## [EXERCISE INSTRUCTIONS]
Filter the entries below, keeping only lines with "clear".

## [Saved data entries]
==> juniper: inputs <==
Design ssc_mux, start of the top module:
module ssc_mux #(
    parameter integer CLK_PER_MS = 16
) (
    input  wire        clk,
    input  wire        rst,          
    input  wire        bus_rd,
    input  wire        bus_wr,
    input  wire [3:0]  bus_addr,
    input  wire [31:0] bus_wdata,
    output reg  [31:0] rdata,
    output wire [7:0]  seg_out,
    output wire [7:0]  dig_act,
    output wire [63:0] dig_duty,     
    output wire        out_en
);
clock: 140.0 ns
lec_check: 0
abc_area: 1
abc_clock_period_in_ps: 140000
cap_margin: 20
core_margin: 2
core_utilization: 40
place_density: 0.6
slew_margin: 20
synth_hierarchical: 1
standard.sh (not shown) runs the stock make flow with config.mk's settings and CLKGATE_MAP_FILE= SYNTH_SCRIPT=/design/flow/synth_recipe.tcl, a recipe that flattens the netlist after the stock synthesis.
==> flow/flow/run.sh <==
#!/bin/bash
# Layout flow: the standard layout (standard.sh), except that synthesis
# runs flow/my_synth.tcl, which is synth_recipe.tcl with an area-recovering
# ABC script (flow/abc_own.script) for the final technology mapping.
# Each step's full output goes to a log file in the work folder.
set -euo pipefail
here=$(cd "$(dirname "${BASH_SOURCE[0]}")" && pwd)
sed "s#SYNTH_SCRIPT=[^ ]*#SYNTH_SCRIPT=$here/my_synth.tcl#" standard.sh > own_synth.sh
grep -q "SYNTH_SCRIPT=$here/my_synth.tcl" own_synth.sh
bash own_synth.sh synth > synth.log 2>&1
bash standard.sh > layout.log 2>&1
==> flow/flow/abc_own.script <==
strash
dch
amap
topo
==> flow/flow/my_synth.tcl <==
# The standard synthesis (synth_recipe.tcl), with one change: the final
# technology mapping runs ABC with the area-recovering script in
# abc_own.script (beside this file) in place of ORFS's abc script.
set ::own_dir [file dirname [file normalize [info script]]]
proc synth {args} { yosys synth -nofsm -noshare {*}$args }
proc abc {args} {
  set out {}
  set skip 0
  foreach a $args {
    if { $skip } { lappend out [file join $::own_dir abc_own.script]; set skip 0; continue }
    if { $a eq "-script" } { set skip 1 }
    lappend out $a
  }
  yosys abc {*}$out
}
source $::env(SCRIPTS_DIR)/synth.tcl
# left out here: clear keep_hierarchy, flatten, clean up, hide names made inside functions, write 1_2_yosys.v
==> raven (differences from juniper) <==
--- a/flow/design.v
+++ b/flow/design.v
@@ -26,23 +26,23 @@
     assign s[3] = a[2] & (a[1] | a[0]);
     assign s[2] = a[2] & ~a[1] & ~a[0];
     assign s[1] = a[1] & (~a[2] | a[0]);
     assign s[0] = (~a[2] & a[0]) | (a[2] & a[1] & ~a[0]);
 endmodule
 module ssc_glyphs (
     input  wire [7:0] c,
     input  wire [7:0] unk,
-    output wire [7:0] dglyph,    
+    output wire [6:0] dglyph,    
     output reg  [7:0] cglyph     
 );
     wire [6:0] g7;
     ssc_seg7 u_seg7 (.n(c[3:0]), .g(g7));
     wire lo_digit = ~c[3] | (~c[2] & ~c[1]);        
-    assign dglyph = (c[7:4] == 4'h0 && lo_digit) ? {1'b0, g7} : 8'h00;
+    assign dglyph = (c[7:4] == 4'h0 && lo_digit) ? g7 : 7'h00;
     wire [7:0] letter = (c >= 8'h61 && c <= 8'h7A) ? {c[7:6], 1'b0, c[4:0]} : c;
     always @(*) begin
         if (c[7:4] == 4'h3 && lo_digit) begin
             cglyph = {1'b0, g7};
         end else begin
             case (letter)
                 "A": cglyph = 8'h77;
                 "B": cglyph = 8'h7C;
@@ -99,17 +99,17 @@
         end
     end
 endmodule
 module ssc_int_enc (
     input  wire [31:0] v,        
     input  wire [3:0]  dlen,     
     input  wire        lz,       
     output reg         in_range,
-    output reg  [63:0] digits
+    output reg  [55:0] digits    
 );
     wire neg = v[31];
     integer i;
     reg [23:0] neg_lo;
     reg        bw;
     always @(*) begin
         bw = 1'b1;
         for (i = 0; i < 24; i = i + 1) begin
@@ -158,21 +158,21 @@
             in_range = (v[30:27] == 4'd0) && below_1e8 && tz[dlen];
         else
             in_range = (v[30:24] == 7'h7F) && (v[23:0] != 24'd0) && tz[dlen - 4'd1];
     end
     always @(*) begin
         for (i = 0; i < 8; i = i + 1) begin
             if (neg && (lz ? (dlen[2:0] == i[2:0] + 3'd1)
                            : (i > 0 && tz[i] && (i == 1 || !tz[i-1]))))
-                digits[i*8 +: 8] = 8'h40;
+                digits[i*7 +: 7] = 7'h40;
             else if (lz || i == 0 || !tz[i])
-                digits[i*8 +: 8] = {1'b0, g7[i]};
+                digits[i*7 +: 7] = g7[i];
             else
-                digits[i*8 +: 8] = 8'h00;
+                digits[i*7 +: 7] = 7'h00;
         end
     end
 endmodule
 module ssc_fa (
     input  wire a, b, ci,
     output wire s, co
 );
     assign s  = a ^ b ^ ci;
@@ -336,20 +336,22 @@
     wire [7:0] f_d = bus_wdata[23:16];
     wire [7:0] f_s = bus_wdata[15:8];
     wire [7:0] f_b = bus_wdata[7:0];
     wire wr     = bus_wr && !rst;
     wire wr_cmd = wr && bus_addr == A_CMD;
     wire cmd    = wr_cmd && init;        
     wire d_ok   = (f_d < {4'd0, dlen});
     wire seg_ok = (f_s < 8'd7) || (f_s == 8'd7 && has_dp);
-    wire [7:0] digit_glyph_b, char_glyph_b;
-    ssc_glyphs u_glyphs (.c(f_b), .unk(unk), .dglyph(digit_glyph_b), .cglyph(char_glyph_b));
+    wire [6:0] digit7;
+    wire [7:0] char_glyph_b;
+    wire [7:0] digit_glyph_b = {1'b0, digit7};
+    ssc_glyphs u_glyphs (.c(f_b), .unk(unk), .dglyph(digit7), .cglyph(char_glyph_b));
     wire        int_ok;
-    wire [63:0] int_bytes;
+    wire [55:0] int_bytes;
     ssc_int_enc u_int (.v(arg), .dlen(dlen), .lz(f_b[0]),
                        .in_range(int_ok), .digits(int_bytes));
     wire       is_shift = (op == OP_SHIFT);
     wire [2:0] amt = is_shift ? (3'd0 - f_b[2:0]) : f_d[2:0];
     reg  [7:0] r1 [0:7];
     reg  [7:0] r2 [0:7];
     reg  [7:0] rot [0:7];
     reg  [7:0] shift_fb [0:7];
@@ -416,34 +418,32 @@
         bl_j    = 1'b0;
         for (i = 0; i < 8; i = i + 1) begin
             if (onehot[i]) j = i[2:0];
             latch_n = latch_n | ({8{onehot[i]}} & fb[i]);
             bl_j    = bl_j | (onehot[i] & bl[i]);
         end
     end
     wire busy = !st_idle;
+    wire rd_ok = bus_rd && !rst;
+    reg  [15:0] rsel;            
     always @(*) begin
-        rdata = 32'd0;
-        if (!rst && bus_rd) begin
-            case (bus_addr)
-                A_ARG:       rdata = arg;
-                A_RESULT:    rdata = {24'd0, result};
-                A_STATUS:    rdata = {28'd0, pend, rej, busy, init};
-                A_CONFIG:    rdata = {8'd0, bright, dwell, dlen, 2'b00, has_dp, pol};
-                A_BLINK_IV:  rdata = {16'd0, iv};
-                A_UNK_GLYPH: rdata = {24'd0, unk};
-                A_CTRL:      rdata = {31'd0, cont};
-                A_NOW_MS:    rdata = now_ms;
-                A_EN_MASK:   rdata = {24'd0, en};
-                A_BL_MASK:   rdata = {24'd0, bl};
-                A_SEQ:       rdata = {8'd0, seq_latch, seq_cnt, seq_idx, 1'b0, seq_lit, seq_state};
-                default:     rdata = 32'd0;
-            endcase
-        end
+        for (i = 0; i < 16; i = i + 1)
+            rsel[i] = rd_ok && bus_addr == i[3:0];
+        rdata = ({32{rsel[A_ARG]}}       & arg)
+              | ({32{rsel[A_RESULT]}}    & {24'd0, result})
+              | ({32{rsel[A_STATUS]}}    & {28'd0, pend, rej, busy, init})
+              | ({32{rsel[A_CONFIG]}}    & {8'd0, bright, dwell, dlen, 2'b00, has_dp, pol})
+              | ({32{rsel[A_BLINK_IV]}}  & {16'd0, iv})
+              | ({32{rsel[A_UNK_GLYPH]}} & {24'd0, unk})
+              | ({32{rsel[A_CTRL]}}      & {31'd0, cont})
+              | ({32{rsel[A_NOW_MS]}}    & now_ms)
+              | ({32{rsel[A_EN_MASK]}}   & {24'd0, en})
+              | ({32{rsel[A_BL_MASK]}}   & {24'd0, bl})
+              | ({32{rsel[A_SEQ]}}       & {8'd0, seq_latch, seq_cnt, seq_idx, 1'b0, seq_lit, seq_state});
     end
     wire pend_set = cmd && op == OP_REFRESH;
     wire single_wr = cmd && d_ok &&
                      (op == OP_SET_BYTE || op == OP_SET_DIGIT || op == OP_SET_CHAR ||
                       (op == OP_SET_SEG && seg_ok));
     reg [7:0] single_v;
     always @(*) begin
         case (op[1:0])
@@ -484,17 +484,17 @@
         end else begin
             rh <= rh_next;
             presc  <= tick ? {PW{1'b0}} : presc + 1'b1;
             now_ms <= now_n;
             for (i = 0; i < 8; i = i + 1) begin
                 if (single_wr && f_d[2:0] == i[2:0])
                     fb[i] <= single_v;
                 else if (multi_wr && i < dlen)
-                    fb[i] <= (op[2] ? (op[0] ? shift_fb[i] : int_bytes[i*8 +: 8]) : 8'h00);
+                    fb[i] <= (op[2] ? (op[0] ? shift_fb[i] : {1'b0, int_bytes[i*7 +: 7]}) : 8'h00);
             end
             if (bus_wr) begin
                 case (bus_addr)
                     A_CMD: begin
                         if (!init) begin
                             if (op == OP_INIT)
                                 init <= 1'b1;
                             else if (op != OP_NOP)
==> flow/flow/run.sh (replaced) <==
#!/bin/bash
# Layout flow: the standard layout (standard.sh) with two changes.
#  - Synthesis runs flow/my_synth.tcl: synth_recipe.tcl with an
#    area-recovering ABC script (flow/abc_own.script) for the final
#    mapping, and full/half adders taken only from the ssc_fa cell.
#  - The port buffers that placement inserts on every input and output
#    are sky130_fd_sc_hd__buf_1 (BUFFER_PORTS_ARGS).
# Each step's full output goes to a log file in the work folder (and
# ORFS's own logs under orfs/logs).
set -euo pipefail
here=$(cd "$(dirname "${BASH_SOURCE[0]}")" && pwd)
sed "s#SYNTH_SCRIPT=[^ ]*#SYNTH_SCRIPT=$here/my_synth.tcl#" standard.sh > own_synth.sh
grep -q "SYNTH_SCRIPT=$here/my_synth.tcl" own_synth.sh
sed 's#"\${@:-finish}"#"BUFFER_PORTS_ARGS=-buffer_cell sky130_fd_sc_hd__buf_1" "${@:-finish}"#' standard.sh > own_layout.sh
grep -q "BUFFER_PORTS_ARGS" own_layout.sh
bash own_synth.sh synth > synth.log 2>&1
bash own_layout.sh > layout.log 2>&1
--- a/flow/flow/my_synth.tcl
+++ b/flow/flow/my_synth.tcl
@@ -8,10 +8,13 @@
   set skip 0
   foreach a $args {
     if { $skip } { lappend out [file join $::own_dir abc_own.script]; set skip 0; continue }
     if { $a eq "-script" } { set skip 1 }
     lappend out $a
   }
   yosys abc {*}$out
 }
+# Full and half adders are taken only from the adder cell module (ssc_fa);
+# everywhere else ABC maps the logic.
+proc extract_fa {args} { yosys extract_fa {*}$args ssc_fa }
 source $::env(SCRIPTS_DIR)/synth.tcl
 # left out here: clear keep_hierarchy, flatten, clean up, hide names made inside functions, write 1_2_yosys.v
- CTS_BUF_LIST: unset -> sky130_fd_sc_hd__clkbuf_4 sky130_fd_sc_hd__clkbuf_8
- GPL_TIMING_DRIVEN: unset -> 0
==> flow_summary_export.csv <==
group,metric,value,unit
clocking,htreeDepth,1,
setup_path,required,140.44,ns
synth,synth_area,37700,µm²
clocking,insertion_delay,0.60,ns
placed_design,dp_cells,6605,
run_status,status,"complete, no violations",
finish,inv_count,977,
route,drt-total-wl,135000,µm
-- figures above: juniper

## [ANSWER FOR THE TASK]
# left out here: clear keep_hierarchy, flatten, clean up, hide names made inside functions, write 1_2_yosys.v
 # left out here: clear keep_hierarchy, flatten, clean up, hide names made inside functions, write 1_2_yosys.v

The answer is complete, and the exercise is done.